Exercise goal:
Your answer should be the lines below from the one holding "Starting RTL as in the previous note." through the one holding "tns_end_percent: 20", copied exactly and with nothing else.

*** Opening Exercise data ***

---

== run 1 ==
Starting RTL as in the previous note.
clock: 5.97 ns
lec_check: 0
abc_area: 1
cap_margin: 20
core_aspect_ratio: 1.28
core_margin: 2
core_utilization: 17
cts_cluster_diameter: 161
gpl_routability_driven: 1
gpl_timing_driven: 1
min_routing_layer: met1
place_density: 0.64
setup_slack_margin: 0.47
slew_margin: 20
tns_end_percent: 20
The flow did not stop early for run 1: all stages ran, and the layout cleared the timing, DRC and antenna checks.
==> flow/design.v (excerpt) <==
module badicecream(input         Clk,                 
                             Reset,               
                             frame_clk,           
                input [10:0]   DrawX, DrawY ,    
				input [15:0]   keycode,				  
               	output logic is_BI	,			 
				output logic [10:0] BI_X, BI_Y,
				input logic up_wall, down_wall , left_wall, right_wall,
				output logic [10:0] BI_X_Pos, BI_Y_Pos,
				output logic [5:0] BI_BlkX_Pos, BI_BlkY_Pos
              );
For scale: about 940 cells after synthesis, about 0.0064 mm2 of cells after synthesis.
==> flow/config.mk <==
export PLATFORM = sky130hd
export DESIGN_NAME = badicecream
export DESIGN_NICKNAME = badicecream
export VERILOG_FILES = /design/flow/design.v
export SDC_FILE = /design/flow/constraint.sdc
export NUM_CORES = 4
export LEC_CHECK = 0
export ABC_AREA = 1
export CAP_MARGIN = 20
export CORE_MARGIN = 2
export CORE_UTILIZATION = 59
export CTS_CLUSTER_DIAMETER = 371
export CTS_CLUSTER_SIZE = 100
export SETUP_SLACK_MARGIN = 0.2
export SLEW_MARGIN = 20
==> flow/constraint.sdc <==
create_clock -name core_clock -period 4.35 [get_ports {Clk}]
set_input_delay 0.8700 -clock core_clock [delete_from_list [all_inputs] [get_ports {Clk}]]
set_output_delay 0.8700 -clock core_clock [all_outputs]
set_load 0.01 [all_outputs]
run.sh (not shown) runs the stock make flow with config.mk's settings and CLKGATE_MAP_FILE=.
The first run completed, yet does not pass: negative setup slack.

*** Closing Exercise data ***

Answer box:
Starting RTL as in the previous note.
clock: 5.97 ns
lec_check: 0
abc_area: 1
cap_margin: 20
core_aspect_ratio: 1.28
core_margin: 2
core_utilization: 17
cts_cluster_diameter: 161
gpl_routability_driven: 1
gpl_timing_driven: 1
min_routing_layer: met1
place_density: 0.64
setup_slack_margin: 0.47
slew_margin: 20
tns_end_percent: 20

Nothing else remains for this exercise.